▶ **EXERCISE OBJECTIVE**
Among the following entries, say how many lines contain the word "activity"; the answer is a number and nothing else.
== == ==
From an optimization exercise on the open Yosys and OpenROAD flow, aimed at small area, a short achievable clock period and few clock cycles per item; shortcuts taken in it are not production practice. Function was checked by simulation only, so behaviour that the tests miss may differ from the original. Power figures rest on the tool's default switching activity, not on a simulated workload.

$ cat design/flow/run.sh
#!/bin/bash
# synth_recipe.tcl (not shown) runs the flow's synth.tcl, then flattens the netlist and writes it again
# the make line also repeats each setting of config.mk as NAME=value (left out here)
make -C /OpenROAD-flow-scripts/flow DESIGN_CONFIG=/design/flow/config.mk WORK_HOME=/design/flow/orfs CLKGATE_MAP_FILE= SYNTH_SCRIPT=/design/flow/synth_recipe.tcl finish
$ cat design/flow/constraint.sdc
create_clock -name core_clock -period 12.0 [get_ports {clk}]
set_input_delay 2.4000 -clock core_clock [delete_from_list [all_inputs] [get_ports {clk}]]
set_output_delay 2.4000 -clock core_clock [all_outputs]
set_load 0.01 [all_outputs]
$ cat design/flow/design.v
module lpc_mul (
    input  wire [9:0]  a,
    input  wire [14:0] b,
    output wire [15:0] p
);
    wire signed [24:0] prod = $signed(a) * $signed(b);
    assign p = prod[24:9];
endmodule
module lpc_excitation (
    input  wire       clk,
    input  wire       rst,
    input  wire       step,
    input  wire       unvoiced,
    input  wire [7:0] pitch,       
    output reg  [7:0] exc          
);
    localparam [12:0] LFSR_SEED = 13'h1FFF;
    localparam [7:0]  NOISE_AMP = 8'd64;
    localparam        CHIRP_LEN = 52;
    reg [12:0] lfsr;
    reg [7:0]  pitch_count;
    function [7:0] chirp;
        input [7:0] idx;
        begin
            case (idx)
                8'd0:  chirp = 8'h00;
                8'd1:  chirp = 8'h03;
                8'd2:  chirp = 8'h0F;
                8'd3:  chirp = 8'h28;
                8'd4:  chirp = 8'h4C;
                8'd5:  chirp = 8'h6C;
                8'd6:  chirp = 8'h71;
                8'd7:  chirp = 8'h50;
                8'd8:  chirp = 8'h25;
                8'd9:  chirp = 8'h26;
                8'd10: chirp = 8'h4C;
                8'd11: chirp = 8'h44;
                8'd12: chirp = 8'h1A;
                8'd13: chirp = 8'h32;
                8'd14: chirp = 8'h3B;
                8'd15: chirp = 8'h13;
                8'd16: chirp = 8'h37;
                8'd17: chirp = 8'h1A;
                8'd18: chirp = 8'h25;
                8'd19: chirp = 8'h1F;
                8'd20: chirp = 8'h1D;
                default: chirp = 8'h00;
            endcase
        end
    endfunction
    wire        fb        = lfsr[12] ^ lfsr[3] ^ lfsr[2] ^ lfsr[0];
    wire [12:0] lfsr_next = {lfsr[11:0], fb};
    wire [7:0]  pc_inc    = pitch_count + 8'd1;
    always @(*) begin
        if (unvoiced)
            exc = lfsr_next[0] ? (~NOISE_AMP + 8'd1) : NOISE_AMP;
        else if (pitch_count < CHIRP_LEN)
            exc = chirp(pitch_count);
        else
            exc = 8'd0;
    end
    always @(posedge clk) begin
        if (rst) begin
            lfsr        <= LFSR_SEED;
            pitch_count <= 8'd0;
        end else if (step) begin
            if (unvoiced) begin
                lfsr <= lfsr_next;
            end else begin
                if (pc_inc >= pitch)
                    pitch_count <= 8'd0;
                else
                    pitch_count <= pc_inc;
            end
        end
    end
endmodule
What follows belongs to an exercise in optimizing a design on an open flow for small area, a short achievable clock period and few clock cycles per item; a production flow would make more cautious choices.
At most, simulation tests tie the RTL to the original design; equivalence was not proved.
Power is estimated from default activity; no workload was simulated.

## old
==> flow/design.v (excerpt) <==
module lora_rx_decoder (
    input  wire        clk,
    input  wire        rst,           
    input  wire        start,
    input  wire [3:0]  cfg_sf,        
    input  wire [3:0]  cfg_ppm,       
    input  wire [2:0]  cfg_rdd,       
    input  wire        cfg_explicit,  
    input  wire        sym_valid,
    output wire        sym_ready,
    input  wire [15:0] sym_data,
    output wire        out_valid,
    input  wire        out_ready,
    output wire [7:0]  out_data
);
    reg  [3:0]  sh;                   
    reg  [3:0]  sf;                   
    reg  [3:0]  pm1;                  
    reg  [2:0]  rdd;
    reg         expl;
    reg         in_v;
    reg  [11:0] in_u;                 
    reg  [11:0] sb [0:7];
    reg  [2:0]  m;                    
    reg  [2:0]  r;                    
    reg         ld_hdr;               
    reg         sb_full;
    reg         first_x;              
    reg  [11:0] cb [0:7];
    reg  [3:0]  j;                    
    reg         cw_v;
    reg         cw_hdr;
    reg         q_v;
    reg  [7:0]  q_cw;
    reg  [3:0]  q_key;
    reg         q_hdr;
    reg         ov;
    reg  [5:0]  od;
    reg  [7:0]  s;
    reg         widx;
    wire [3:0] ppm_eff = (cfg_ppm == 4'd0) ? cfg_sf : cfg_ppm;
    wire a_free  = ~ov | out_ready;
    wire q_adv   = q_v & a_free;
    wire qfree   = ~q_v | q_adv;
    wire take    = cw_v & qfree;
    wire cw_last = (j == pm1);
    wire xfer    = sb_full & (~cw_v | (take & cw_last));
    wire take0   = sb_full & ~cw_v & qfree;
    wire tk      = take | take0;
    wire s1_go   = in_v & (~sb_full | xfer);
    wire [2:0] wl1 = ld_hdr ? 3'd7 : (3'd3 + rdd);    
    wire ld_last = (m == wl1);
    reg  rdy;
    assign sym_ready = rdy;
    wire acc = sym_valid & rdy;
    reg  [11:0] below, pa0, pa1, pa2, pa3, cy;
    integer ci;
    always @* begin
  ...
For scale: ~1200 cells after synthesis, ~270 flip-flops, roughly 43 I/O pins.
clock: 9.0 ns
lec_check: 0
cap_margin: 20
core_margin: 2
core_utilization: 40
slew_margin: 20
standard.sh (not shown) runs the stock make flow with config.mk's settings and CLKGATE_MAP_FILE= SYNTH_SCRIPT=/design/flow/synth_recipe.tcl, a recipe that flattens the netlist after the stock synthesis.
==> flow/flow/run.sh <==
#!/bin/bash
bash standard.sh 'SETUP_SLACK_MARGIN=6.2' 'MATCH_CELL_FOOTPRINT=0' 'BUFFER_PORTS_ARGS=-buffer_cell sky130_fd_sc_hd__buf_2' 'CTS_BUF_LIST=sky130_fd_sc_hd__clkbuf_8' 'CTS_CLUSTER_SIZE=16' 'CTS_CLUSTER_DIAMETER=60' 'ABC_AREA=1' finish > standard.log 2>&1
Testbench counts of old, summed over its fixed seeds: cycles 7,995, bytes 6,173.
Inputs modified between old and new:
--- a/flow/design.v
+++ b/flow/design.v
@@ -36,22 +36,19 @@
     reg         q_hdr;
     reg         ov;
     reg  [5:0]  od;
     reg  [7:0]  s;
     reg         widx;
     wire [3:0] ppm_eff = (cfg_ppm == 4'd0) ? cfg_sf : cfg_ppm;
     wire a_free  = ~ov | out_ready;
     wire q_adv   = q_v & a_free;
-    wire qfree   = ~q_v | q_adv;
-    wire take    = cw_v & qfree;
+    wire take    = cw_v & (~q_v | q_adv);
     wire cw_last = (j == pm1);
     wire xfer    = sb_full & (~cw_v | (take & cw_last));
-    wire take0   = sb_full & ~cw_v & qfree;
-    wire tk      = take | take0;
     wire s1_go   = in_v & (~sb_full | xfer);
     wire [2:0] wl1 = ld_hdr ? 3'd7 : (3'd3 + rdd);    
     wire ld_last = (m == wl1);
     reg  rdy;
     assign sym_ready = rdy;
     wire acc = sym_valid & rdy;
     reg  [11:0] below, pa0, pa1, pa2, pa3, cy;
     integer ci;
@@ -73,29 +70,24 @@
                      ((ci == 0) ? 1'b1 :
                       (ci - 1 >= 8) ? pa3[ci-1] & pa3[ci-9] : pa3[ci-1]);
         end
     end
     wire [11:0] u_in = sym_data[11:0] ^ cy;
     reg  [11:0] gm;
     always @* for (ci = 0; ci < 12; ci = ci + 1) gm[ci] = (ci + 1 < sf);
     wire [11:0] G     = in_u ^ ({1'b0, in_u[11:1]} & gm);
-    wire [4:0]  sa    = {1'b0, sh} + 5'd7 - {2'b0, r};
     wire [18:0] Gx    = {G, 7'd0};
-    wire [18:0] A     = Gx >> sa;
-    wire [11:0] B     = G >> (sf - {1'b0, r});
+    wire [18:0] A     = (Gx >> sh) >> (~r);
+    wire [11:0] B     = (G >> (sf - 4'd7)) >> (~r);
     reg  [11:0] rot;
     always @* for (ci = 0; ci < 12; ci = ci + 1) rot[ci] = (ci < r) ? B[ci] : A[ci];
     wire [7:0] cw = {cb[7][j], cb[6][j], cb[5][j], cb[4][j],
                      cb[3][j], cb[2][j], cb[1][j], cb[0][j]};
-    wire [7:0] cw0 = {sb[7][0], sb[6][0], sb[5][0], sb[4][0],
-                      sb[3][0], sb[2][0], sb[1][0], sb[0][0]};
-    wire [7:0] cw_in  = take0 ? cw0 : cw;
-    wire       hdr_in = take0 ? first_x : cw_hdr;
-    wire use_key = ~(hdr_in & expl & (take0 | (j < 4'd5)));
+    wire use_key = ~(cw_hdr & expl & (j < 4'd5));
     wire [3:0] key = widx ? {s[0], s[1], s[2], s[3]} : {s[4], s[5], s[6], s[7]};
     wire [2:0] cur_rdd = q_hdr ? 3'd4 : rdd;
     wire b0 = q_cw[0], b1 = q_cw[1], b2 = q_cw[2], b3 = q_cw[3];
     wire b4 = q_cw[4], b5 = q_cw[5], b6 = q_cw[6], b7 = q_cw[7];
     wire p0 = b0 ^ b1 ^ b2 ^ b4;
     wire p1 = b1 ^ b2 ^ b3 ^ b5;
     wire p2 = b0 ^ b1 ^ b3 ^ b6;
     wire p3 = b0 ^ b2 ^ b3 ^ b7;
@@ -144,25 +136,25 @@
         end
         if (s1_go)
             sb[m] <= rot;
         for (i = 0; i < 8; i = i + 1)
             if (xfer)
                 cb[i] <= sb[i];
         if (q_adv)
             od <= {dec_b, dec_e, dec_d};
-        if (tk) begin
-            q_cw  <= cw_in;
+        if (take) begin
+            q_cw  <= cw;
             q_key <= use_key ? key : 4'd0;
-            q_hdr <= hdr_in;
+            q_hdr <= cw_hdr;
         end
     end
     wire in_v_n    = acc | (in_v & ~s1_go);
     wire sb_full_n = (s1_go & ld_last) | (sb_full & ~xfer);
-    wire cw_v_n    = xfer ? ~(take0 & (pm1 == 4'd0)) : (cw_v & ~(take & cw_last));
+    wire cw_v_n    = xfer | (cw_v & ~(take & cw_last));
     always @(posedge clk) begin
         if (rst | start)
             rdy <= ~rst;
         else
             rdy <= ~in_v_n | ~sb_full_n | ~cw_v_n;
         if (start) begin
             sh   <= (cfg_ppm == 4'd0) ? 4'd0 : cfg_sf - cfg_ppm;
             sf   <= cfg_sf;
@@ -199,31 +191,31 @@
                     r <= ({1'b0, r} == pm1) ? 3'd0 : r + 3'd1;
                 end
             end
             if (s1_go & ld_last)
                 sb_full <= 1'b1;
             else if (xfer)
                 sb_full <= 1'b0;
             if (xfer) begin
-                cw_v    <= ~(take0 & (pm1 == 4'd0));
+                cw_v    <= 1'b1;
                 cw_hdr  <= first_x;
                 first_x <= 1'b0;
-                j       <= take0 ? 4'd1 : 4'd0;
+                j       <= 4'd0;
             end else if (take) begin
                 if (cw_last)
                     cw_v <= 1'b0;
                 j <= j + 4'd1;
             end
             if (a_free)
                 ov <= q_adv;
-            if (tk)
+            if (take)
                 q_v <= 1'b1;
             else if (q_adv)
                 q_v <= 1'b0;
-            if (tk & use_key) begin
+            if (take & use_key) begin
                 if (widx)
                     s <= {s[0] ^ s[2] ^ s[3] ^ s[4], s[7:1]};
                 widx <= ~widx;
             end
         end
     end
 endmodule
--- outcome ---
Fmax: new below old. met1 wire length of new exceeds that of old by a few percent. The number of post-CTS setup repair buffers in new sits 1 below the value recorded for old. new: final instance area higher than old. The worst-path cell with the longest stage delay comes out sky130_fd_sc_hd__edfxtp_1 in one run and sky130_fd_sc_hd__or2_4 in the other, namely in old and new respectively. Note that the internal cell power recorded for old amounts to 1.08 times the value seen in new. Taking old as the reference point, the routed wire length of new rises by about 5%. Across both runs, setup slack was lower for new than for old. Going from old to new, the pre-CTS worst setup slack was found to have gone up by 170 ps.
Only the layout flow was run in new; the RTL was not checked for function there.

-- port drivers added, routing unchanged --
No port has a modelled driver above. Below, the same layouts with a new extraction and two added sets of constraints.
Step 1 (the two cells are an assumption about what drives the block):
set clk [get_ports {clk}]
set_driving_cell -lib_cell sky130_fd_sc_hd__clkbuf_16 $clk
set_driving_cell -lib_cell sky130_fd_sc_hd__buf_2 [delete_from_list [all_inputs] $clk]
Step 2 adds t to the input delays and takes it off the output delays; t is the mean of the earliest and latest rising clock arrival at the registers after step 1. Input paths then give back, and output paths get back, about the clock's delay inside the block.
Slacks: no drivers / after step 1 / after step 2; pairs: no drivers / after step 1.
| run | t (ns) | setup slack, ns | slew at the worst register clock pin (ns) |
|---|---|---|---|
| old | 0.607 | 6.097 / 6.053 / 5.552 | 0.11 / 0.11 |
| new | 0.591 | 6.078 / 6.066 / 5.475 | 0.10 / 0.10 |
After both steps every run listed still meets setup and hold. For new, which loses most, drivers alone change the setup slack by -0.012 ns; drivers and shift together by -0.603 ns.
== == ==
▶ **EXPECTED ANSWER**
2